Eh no, basta! Questi fratelli e sorelle cosiddetti siblings hanno diritto a vivere una condizione di realtà non alterata dalla Asl, dalla scuola, dal servizio sociale o da chicchessia. Figli di un Dio minore che devono crescere in fretta, che devono essere sensibili e profondi o sentirsi in colpa a vita, se sentiranno il desiderio di fuggire lontano da tutto questo. Figli di serie B che sono spesso vittime di bullismo, incompresi, mal sopportati nei loro silenzi, nei loro principi, nei loro rigidi saldi valori. Ma che ne sanno gli altri di cosa hanno vissuto per mano di quei signori grandi e colti che hanno fatto strage della loro infanzia vendendo favole armate di arida e feroce ipocrisia?

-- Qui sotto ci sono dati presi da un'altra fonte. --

Source: an optimization exercise on an open RTL-to-GDS flow (aim: small area, a short achievable clock period and few clock cycles per item). Production flows keep margins and buffers that such runs may drop. RTL that was checked went through simulation tests only; none was proved equivalent to the original. Function not checked in run 2: the RTL went through the layout flow alone. Power figures rest on the tool's default switching activity, not on a simulated workload.

==> flow/design.v, too long to show whole: its modules and the start of the top module <==
// module mac_fa: 10 lines
// module mac_hai: 8 lines
// module mac_ha: 9 lines
// module wallace_mac: 1990 lines
module wallace_mac (
    input  wire        clk,
    input  wire        arst_n,
    input  wire        req,
    output logic       ack,
    input  wire [15:0] a,
    input  wire [15:0] b,
    input  wire [31:0] acc,
    input  wire        cin,
    output logic [32:0] result
);
  // ...
==> flow/flow/run.sh <==
#!/bin/bash
# The standard layout (the standard.sh: ORFS synthesis and place and route,
# unchanged), except that the port buffers that global placement inserts on
# every input and output use a plain buffer cell rather than the delay cell
# the resizer would pick by default.
set -euo pipefail
export BUFFER_PORTS_ARGS="-buffer_cell ${PORT_BUFFER:-sky130_fd_sc_hd__buf_2}"
bash standard.sh > standard_flow.log 2>&1
==> flow/standard.sh <==
#!/bin/bash
# synth_recipe.tcl (not shown) runs the flow's synth.tcl, then flattens the netlist and writes it again
# the make line also repeats each setting of config.mk as NAME=value (left out here)
make -C /OpenROAD-flow-scripts/flow DESIGN_CONFIG=/design/flow/config.mk WORK_HOME=/design/flow/orfs CLKGATE_MAP_FILE= SYNTH_SCRIPT=/design/flow/synth_recipe.tcl "${@:-finish}"
==> flow/config.mk <==
export PLATFORM = sky130hd
export DESIGN_NAME = wallace_mac
export DESIGN_NICKNAME = wallace_mac
export VERILOG_FILES = /design/flow/design.v
export SDC_FILE = /design/flow/constraint.sdc
export NUM_CORES = 4
export LEC_CHECK = 0
export CAP_MARGIN = 20
export CORE_MARGIN = 2
export CORE_UTILIZATION = 40
export SETUP_SLACK_MARGIN = 2.0
export SLEW_MARGIN = 20
export SYNTH_HIERARCHICAL = 1
export SYNTH_MINIMUM_KEEP_SIZE = 0
==> flow/constraint.sdc <==
create_clock -name core_clock -period 6.0 [get_ports {clk}]
set_input_delay 1.2000 -clock core_clock [delete_from_list [all_inputs] [get_ports {clk}]]
set_output_delay 1.2000 -clock core_clock [all_outputs]
set_load 0.01 [all_outputs]
==> summary.md, run 1 <==
| Metric | Value |
|---|---|
| Leak pwr | `4.17 nW` |
| Layout non-clock buf frac | `6.18%` |
| GRT busiest layer | `met2` |
| Fin nets | `1250` |
| GRT Residual Overflow | `0` |
| Status | `finished clean` |
| Final hold vios | `0` |
| Starting density of the core | `40.9%` |
| Die W | `156 um` |
| Area contributors post-synth | `fa_1 53%, dfxtp_1 16%, nand2_1 11%` |
| Slowest cell on crit path | `fa_1` |
| Drt wl/cell | `19.2 um` |
| Post-synthesis compound-gate area fraction | `4.01%` |
| Crit Path Class | `flop to output port` |
| Share of cells above drive strength 1 | `21.5%` |
| Yosys warns | `7` |
| Multi-input combinational area share | `70.8%` |
| Logic inverters | `46` |
| Synthesized cell area | `9290 sq um` |
| Clkbuf count | `10` |
| Final period utilization | `71.7%` |
| Final instance area | `10500 sq um` |
| Vias in the first global route | `6690` |
| Worst path top cell family by delay | `compound AO/OA/AOI/OAI gates` |
| Largest net degree at the start of global routing | `17` |
| Cell with the most instances after synthesis | `nand2_1` |
| Core area | `22700 sq um` |
| Area taken by multi-input logic gates | `7430 sq um` |
| Comb power | `4.71 mW` |
| Flop pwr share | `14.8%` |
| First-pass GRT wire length | `36200 um` |
| M1 GR Usage | `26.1%` |
| Die H | `156 um` |
| Max frequency | `232 MHz` |
| Quantity of I/O buffers inserted on ports | `101` |
Testbench counts, summed over its fixed seeds: cycles 16,000, items 8,000.
==> run 2, diff against run 1 <==
--- a/flow/design.v
+++ b/flow/design.v
@@ -21,24 +21,16 @@
     input  wire  y,
     input  wire  z,
     output logic s,
     output logic c
 );
     assign s = x ^ y ^ z;
     assign c = (x & y) | (x & z) | (y & z);
 endmodule
-module mac_hai (
-    input  wire  x,
-    input  wire  y,
-    output logic s,
-    output logic c
-);
-    mac_fa u_fa (.x(x), .y(y), .z(1'b1), .s(s), .c(c));
-endmodule
 module mac_ha (
     input  wire  x,
     input  wire  y,
     output logic s,
     output logic c
 );
     assign s = x ^ y;
     assign c = x & y;
@@ -1531,41 +1523,41 @@
     mac_fa u_fa_73 (.x(nacc_5), .y(pp_0_5), .z(pp_1_4), .s(fs_73), .c(fc_73));
     mac_fa u_fa_74 (.x(nacc_6), .y(pp_0_6), .z(pp_1_5), .s(fs_74), .c(fc_74));
     mac_fa u_fa_75 (.x(pp_2_4), .y(pp_3_3), .z(pp_4_2), .s(fs_75), .c(fc_75));
     mac_fa u_fa_76 (.x(nacc_7), .y(pp_0_7), .z(pp_1_6), .s(fs_76), .c(fc_76));
     mac_fa u_fa_77 (.x(pp_2_5), .y(pp_3_4), .z(pp_4_3), .s(fs_77), .c(fc_77));
     mac_fa u_fa_78 (.x(pp_5_2), .y(pp_6_1), .z(pp_7_0), .s(fs_78), .c(fc_78));
     mac_fa u_fa_79 (.x(pp_2_6), .y(pp_3_5), .z(pp_4_4), .s(fs_79), .c(fc_79));
     mac_fa u_fa_80 (.x(pp_5_3), .y(pp_6_2), .z(pp_7_1), .s(fs_80), .c(fc_80));
-    mac_hai u_ha_1 (.x(pp_8_0), .y(fs_21), .s(hs_1), .c(hc_1));
+    mac_fa u_ha_1 (.x(pp_8_0), .y(fs_21), .z(1'b1), .s(hs_1), .c(hc_1));
     mac_fa u_fa_81 (.x(pp_5_4), .y(pp_6_3), .z(pp_7_2), .s(fs_81), .c(fc_81));
     mac_fa u_fa_82 (.x(pp_8_1), .y(pp_9_0), .z(fc_21), .s(fs_82), .c(fc_82));
-    mac_hai u_ha_2 (.x(fs_22), .y(fs_23), .s(hs_2), .c(hc_2));
+    mac_fa u_ha_2 (.x(fs_22), .y(fs_23), .z(1'b1), .s(hs_2), .c(hc_2));
     mac_fa u_fa_83 (.x(pp_8_2), .y(pp_9_1), .z(pp_10_0), .s(fs_83), .c(fc_83));
     mac_fa u_fa_84 (.x(fc_22), .y(fc_23), .z(fs_24), .s(fs_84), .c(fc_84));
-    mac_hai u_ha_3 (.x(fs_25), .y(fs_26), .s(hs_3), .c(hc_3));
+    mac_fa u_ha_3 (.x(fs_25), .y(fs_26), .z(1'b1), .s(hs_3), .c(hc_3));
     mac_fa u_fa_85 (.x(pp_11_0), .y(fc_24), .z(fc_25), .s(fs_85), .c(fc_85));
     mac_fa u_fa_86 (.x(fc_26), .y(fs_27), .z(fs_28), .s(fs_86), .c(fc_86));
-    mac_hai u_ha_4 (.x(fs_29), .y(fs_30), .s(hs_4), .c(hc_4));
+    mac_fa u_ha_4 (.x(fs_29), .y(fs_30), .z(1'b1), .s(hs_4), .c(hc_4));
     mac_fa u_fa_87 (.x(fc_27), .y(fc_28), .z(fc_29), .s(fs_87), .c(fc_87));
     mac_fa u_fa_88 (.x(fc_30), .y(fs_31), .z(fs_32), .s(fs_88), .c(fc_88));
-    mac_hai u_ha_5 (.x(fs_33), .y(fs_34), .s(hs_5), .c(hc_5));
+    mac_fa u_ha_5 (.x(fs_33), .y(fs_34), .z(1'b1), .s(hs_5), .c(hc_5));
     mac_fa u_fa_89 (.x(fc_31), .y(fc_32), .z(fc_33), .s(fs_89), .c(fc_89));
     mac_fa u_fa_90 (.x(fs_35), .y(fs_36), .z(fs_37), .s(fs_90), .c(fc_90));
-    mac_hai u_ha_6 (.x(fc_34), .y(fs_38), .s(hs_6), .c(hc_6));
+    mac_fa u_ha_6 (.x(fc_34), .y(fs_38), .z(1'b1), .s(hs_6), .c(hc_6));
     mac_fa u_fa_91 (.x(fc_35), .y(fc_36), .z(fc_37), .s(fs_91), .c(fc_91));
     mac_fa u_fa_92 (.x(fs_39), .y(fs_40), .z(fc_38), .s(fs_92), .c(fc_92));
-    mac_hai u_ha_7 (.x(fs_41), .y(fs_42), .s(hs_7), .c(hc_7));
+    mac_fa u_ha_7 (.x(fs_41), .y(fs_42), .z(1'b1), .s(hs_7), .c(hc_7));
     mac_fa u_fa_93 (.x(fc_39), .y(fc_40), .z(fs_43), .s(fs_93), .c(fc_93));
     mac_fa u_fa_94 (.x(fs_44), .y(fc_41), .z(fc_42), .s(fs_94), .c(fc_94));
-    mac_hai u_ha_8 (.x(fs_45), .y(fs_46), .s(hs_8), .c(hc_8));
+    mac_fa u_ha_8 (.x(fs_45), .y(fs_46), .z(1'b1), .s(hs_8), .c(hc_8));
     mac_fa u_fa_95 (.x(fc_43), .y(fs_47), .z(fc_44), .s(fs_95), .c(fc_95));
     mac_fa u_fa_96 (.x(fc_45), .y(fc_46), .z(fs_48), .s(fs_96), .c(fc_96));
-    mac_hai u_ha_9 (.x(fs_49), .y(fs_50), .s(hs_9), .c(hc_9));
+    mac_fa u_ha_9 (.x(fs_49), .y(fs_50), .z(1'b1), .s(hs_9), .c(hc_9));
     mac_fa u_fa_97 (.x(fc_47), .y(fs_51), .z(fs_52), .s(fs_97), .c(fc_97));
     mac_fa u_fa_98 (.x(fs_17), .y(fc_48), .z(fc_49), .s(fs_98), .c(fc_98));
     mac_fa u_fa_99 (.x(fc_50), .y(fs_53), .z(fs_54), .s(fs_99), .c(fc_99));
     mac_fa u_fa_100 (.x(fc_51), .y(fc_52), .z(fs_55), .s(fs_100), .c(fc_100));
     mac_fa u_fa_101 (.x(fs_56), .y(fs_19), .z(fs_57), .s(fs_101), .c(fc_101));
     mac_fa u_fa_102 (.x(fc_53), .y(fc_54), .z(fs_58), .s(fs_102), .c(fc_102));
     mac_fa u_fa_103 (.x(fc_55), .y(fc_56), .z(fs_59), .s(fs_103), .c(fc_103));
     mac_fa u_fa_104 (.x(fs_60), .y(fs_61), .z(fs_20), .s(fs_104), .c(fc_104));
@@ -1587,21 +1579,21 @@
     mac_fa u_fa_120 (.x(pp_14_10), .y(pp_15_9), .z(fc_72), .s(fs_120), .c(fc_120));
     mac_fa u_fa_121 (.x(nacc_25), .y(pp_10_15), .z(pp_11_14), .s(fs_121), .c(fc_121));
     mac_fa u_fa_122 (.x(pp_12_13), .y(pp_13_12), .z(pp_14_11), .s(fs_122), .c(fc_122));
     mac_fa u_fa_123 (.x(nacc_26), .y(pp_11_15), .z(pp_12_14), .s(fs_123), .c(fc_123));
     mac_fa u_fa_124 (.x(nacc_3), .y(pp_0_3), .z(pp_1_2), .s(fs_124), .c(fc_124));
     mac_fa u_fa_125 (.x(nacc_4), .y(pp_0_4), .z(pp_1_3), .s(fs_125), .c(fc_125));
     mac_fa u_fa_126 (.x(pp_2_2), .y(pp_3_1), .z(pp_4_0), .s(fs_126), .c(fc_126));
     mac_fa u_fa_127 (.x(pp_2_3), .y(pp_3_2), .z(pp_4_1), .s(fs_127), .c(fc_127));
-    mac_hai u_ha_10 (.x(pp_5_0), .y(fs_73), .s(hs_10), .c(hc_10));
+    mac_fa u_ha_10 (.x(pp_5_0), .y(fs_73), .z(1'b1), .s(hs_10), .c(hc_10));
     mac_fa u_fa_128 (.x(pp_5_1), .y(pp_6_0), .z(fc_73), .s(fs_128), .c(fc_128));
-    mac_hai u_ha_11 (.x(fs_74), .y(fs_75), .s(hs_11), .c(hc_11));
+    mac_fa u_ha_11 (.x(fs_74), .y(fs_75), .z(1'b1), .s(hs_11), .c(hc_11));
     mac_fa u_fa_129 (.x(fc_74), .y(fc_75), .z(fs_76), .s(fs_129), .c(fc_129));
-    mac_hai u_ha_12 (.x(fs_77), .y(fs_78), .s(hs_12), .c(hc_12));
+    mac_fa u_ha_12 (.x(fs_77), .y(fs_78), .z(1'b1), .s(hs_12), .c(hc_12));
     mac_fa u_fa_130 (.x(fc_76), .y(fc_77), .z(fc_78), .s(fs_130), .c(fc_130));
     mac_fa u_fa_131 (.x(fs_79), .y(fs_80), .z(hs_1), .s(fs_131), .c(fc_131));
     mac_fa u_fa_132 (.x(fc_79), .y(fc_80), .z(fs_81), .s(fs_132), .c(fc_132));
     mac_fa u_fa_133 (.x(hc_1), .y(hs_2), .z(fs_82), .s(fs_133), .c(fc_133));
     mac_fa u_fa_134 (.x(fc_81), .y(fs_83), .z(hc_2), .s(fs_134), .c(fc_134));
     mac_fa u_fa_135 (.x(hs_3), .y(fc_82), .z(fs_84), .s(fs_135), .c(fc_135));
     mac_fa u_fa_136 (.x(fc_83), .y(hc_3), .z(hs_4), .s(fs_136), .c(fc_136));
     mac_fa u_fa_137 (.x(fc_84), .y(fs_85), .z(fs_86), .s(fs_137), .c(fc_137));
@@ -1663,19 +1655,19 @@
     mac_fa u_fa_193 (.x(fc_160), .y(fs_162), .z(fs_163), .s(fs_193), .c(fc_193));
     mac_fa u_fa_194 (.x(fc_162), .y(fs_164), .z(fs_165), .s(fs_194), .c(fc_194));
     mac_fa u_fa_195 (.x(fs_166), .y(fc_164), .z(fs_167), .s(fs_195), .c(fc_195));
     mac_fa u_fa_196 (.x(fc_166), .y(fs_168), .z(fs_169), .s(fs_196), .c(fc_196));
     mac_fa u_fa_197 (.x(pp_15_13), .y(fc_168), .z(fs_170), .s(fs_197), .c(fc_197));
     mac_fa u_fa_198 (.x(nacc_29), .y(pp_14_15), .z(pp_15_14), .s(fs_198), .c(fc_198));
     mac_fa u_fa_199 (.x(nacc_0), .y(ncin), .z(pp_0_0), .s(fs_199), .c(fc_199));
     mac_fa u_fa_200 (.x(nacc_1), .y(pp_0_1), .z(pp_1_0), .s(fs_200), .c(fc_200));
-    mac_hai u_ha_13 (.x(pp_2_0), .y(fs_171), .s(hs_13), .c(hc_13));
-    mac_hai u_ha_14 (.x(fc_171), .y(fs_172), .s(hs_14), .c(hc_14));
-    mac_hai u_ha_15 (.x(fc_172), .y(fs_173), .s(hs_15), .c(hc_15));
+    mac_fa u_ha_13 (.x(pp_2_0), .y(fs_171), .z(1'b1), .s(hs_13), .c(hc_13));
+    mac_fa u_ha_14 (.x(fc_171), .y(fs_172), .z(1'b1), .s(hs_14), .c(hc_14));
+    mac_fa u_ha_15 (.x(fc_172), .y(fs_173), .z(1'b1), .s(hs_15), .c(hc_15));
     mac_fa u_fa_201 (.x(hs_10), .y(fc_173), .z(fs_174), .s(fs_201), .c(fc_201));
     mac_fa u_fa_202 (.x(fs_128), .y(fc_174), .z(fs_175), .s(fs_202), .c(fc_202));
     mac_fa u_fa_203 (.x(fs_129), .y(fc_175), .z(fs_176), .s(fs_203), .c(fc_203));
     mac_fa u_fa_204 (.x(fs_131), .y(fc_176), .z(fs_177), .s(fs_204), .c(fc_204));
     mac_fa u_fa_205 (.x(fs_133), .y(fc_177), .z(fs_178), .s(fs_205), .c(fc_205));
     mac_fa u_fa_206 (.x(fs_135), .y(fc_178), .z(fs_179), .s(fs_206), .c(fc_206));
     mac_fa u_fa_207 (.x(fs_137), .y(fc_179), .z(fs_180), .s(fs_207), .c(fc_207));
     mac_fa u_fa_208 (.x(fs_139), .y(fc_180), .z(fs_181), .s(fs_208), .c(fc_208));
==> flow/config.mk (replaced) <==
export PLATFORM = sky130hd
export DESIGN_NAME = wallace_mac
export DESIGN_NICKNAME = wallace_mac
export VERILOG_FILES = /design/flow/design.v
export SDC_FILE = /design/flow/constraint.sdc
export NUM_CORES = 4
export LEC_CHECK = 0
export CAP_MARGIN = 20
export CORE_MARGIN = 2
export CORE_UTILIZATION = 40
export CTS_BUF_LIST = sky130_fd_sc_hd__clkbuf_8
export SETUP_SLACK_MARGIN = 2.0
export SLEW_MARGIN = 20
export SYNTH_HIERARCHICAL = 1
export SYNTH_MINIMUM_KEEP_SIZE = 0
==> summary.md, run 2 <==
| Metric | Value |
|---|---|
| Area taken by multi-input logic gates | `7450 sq um (was 7430 sq um)` |
| Most frequent cells after synthesis | `264 x nand2_1, 244 x fa_1, 76 x dfxtp_1, 64 x clkbuf_1, 46 x inv_1 (unchanged)` |
| Slew HR | `65.9%` |
| Area after DPL | `9730 sq um (unchanged)` |
| Hold WC Path Type | `primary input to async pin (unchanged)` |
| FF/Latch Area | `1550 sq um (about the same)` |
| Drt total wl | `23100 um (was 23000 um)` |
| Cell count after synthesis | `866 (was 880)` |
| CTS tree | `yes (unchanged)` |
| Root Buffer | `clkbuf_8 (was clkbuf_16)` |
| Quantity of I/O buffers inserted on ports | `101 (unchanged)` |
| Worst path arrival time | `3.09 ns (was 3.10 ns)` |
| Setup violators final | `0 (unchanged)` |
| Fin util | `46.0% (was 46.2%)` |
| Cell mode on critical path | `a21oi_2 (unchanged)` |
| Synth area leader | `fa_1 (unchanged)` |
| Status | `finished clean (unchanged)` |
| Fillers | `2115 (was 2131)` |
| Vias in the first global route | `6737 (was 6690)` |
| Final hold vios | `0 (unchanged)` |
| Starting DRC count in detailed routing | `454 (was 457)` |
| Crit Path Class | `flop to output port (unchanged)` |
| Die W | `156 um (about the same)` |
| Post-Route Setup TNS | `0 ns (unchanged)` |
| DIE AREA | `24300 sq um (was 24500 sq um)` |
| GRT Util Overall | `20.0% (was 19.9%)` |
| Fin nets | `1251 (was 1250)` |
| Largest net degree at the start of global routing | `17 (unchanged)` |
| Detailed placement HPWL | `18400 um (about the same)` |
| GRT Residual Overflow | `0 (unchanged)` |
| Tmin final | `4.29 ns (was 4.30 ns)` |
| Number of synthesized flops with an enable pin | `0 (unchanged)` |
| Die H | `156 um (about the same)` |
| Startpoint Class | `flop (unchanged)` |
| Vias per cell | `5.11 (was 5.14)` |
| Drt pass-1 iters | `5 (was 6)` |
| Yosys warns | `7 (unchanged)` |
| Starting density of the core | `40.8% (was 40.9%)` |
| Core area | `22600 sq um (was 22700 sq um)` |
| Row Count | `55 (unchanged)` |
| CP bufs+invs | `1 (unchanged)` |
| Share of cells above drive strength 1 | `22.1% (was 21.5%)` |
| CTS sink count | `77 (unchanged)` |
| Clock slew at reported path FFs | `0.08 ns (was 0.06 ns)` |
| Req. time, crit path | `4.80 ns (about the same)` |
| RSZ-0062 raised after global routing | `true (unchanged)` |
| Max frequency | `233 MHz (was 232 MHz)` |
| Slowest cell on crit path | `fa_1 (unchanged)` |
| Area contributors post-synth | `fa_1 53%, dfxtp_1 16%, nand2_1 11% (unchanged)` |
| Clock Path Buffers | `2 (unchanged)` |
| Drt drc | `0 (unchanged)` |
| Cell with the most instances after synthesis | `nand2_1 (unchanged)` |
| CP max stage delay | `0.60 ns (was 0.61 ns)` |
| Worst-margin pin slew | `0.512 ns` |
| Final instance area | `10400 sq um (was 10500 sq um)` |
| Vias | `6119 (was 6150)` |
| Num CTS Buffers | `9 (unchanged)` |
| Drt wl/cell | `19.3 um (was 19.2 um)` |
| Crit-path cells | `fa_1 -> ha_4 -> a21oi_4 -> o21ai_2 -> a2111o_1 -> o211ai_1 -> a21oi_2 -> a21oi_2 -> xor2_1 -> buf_2 (unchanged)` |
| Placer Congestion | `0.843 (was 0.855)` |
| Initial antenna violation count | `1 (unchanged)` |
| Nature of the critical path endpoint | `output port (unchanged)` |
| Commonest non-fill, non-tap cells in the layout | `261 x nand2_1, 224 x fa_1, 86 x buf_2, 71 x dfxtp_1, 46 x inv_1 (was 262 x nand2_1, 225 x fa_1, 83 x buf_2, 73 x dfxtp_1, 46 x inv_1)` |
| PwrDens | `601 nW/um^2 (was 595 nW/um^2)` |
| VDD IR max | `0.418 mV (was 0.378 mV)` |
| Max-Cap Viols | `0 (unchanged)` |
| Predominant post-synthesis flop cell | `dfxtp_1 (unchanged)` |
| Post-route ant nets | `0 (unchanged)` |
| Post-synthesis sequential area ratio | `16.7% (about the same)` |
| Synthesized cell area | `9240 sq um (was 9290 sq um)` |
| I/O Pins | `102 (unchanged)` |
| Final period utilization | `71.4% (was 71.7%)` |
| Worst path top cell family by delay | `compound AO/OA/AOI/OAI gates (unchanged)` |
| Commonest non-fill, non-tap cell in the layout | `nand2_1 (unchanged)` |
| First-pass GRT wire length | `36400 um (was 36200 um)` |
| Syn_area_per_cell | `10.7 sq um (was 10.6 sq um)` |
| CTS HTree Levels | `3 (unchanged)` |
| Leak pwr | `4.12 nW (was 4.17 nW)` |
| Maximum fanout along the worst path | `4 (was 3)` |
| Area grow syn2layout | `12.7% (was 13.0%)` |
| Diode count | `0 (unchanged)` |
| Share of the synthesized area in the top cell type | `52.9% (was 52.6%)` |
| Library cells used by synthesis | `41 (unchanged)` |
| Seq cells post-synth | `77 (unchanged)` |
| Slew Viols, Final | `0 (unchanged)` |
| FFs w/ async S/R, synth | `1.30% (unchanged)` |
==> run 2: cell types whose count changed in the layout (fill, tap and decap cells not counted), sizes merged <==
cell and delta:
buf +4, clkbuf -3, clkinv -1, clkinvlp +1
==> run 2: power by group <==
group	switching, mW	internal [mW]
registers	0.127	0.795
clock network	0.204	0.245
logic	2.49	2.40
total	2.82	3.44
==> run 2: per-layer routing <==
layer / part of all wire [%] / GRT usage [%] / vias up
li1: - / - / 2647
met1: 41 / 27.0 / 3211
met2: 50 / 33.2 / 230
met3: 6.9 / 3.78 / 29
met4: 2.0 / 5.46 / 2
met5: 0.048 / 0 / -
==> run 2: cells by family after synthesis <==
kind of cell,synth area share (%)
compound gates,4.04
xor+xnor,2.18
fa+ha+maj,57.2
buf+inv,7.15
flops,16.7
other cells,0.0406
simple gates,12.6
==> run 2: area by class of cell <==
cell class / count / area share [%]
multi-input cells: 660 / 71.6
flip-flops and latches: 77 / 14.9
repair buffers: 113 / 6.23
well taps: 285 / 3.43
inverters: 46 / 1.66
clock buffers: 10 / 1.32
clock inverters: 6 / 0.841
==> run 2: worst paths after layout <==
check / startpoint / to / slack [ns] / depth (start not counted)
worst max-delay path: r_fc_187 / result[31] / 1.71 / 10
worst min-delay path: arst_n / ack / 0.59 / 1
max in group asynchronous: arst_n / ack / 5.33 / 1
min in group core_clock: req / ack / 0.93 / 1
==> run 2: what timing repair did <==
action                     4_1_cts  5_1_grt
pin swaps                       30       18
setup endpoints to repair       19       24
hold buffers                     0        0
resized for setup               42       39
buffers inserted                 6        6
==> run 2: stage by stage <==
stage               cells  power [mW]  hold slack, ns  setup WS [ns]
finish               1197        6.26           0.585           1.71
global route         1197        6.89           0.566           1.58
CTS                  1191        5.94           0.562           1.70
detailed placement   1169        4.87           0.976           1.52
global placement     1169        4.81           0.975           1.61
floorplan             880        4.25           0.904           1.86
==> run 2: per-module statistics from Yosys, one instance, submodules excluded <==
module | cells | flops+latches | times used | area (sq um)
wallace_mac | 625 | 77 | 1 | 4410
mac_fa | 1 | 0 | 241 | 20.0

-- re-timing with driven ports --
The flow's constraints put no driver on any port. The routed layouts listed below were extracted and timed again, unchanged, in two steps.
Step 1 assumes that a clkbuf_16 drives the clock port and a buf_2 every other input.
Step 2 times the ports against the registers' clock, not the clock port: input delays grow and output delays shrink by t, the midpoint of the rising clock arrivals with the driver on.
a / b / c = ideal ports / drivers / drivers and shift; a / b = the first two.
run | shift t [ns] | setup slack, ns | latest minus earliest clock arrival (ns) | cell pins on the clock port's net
run 1 | 0.398 | 1.696 / 1.650 / 1.682 | 0.012 / 0.012 | 1
run 2 | 0.405 | 1.714 / 1.676 / 1.665 | 0.011 / 0.011 | 1
After both steps every run listed still meets setup and hold. The setup slack of run 2, which loses most, moves by -0.038 ns with the drivers and by -0.049 ns with both steps.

Tutto da rifare. E la gomma cancellerà tutto, forse troppo. E si corre il rischio di fare un male irreversibile alla società, al volontariato, alla solidarietà, alla comunità. Ma questo è poco social ormai e la meta iniziale era chiudere un progetto inclusivo. Se poi il progetto è rimasto lì senza cornice, come un puzzle di cartone che nessuno noterà, non fa niente. Ci sarà chi con un file e un “copia e incolla” lo chiamerà “buona prassi” e lo clonerà tantissime altre volte. Basta osservare le famiglie con disabilità per capire che tra le tante battaglie ne esiste una, apparentemente meno acerrima ma cruenta: ogni figlio ha il diritto di essere educato, istruito e mantenuto tenendo conto delle inclinazioni personali. Anche se ha un fratello o una sorella con disabilità.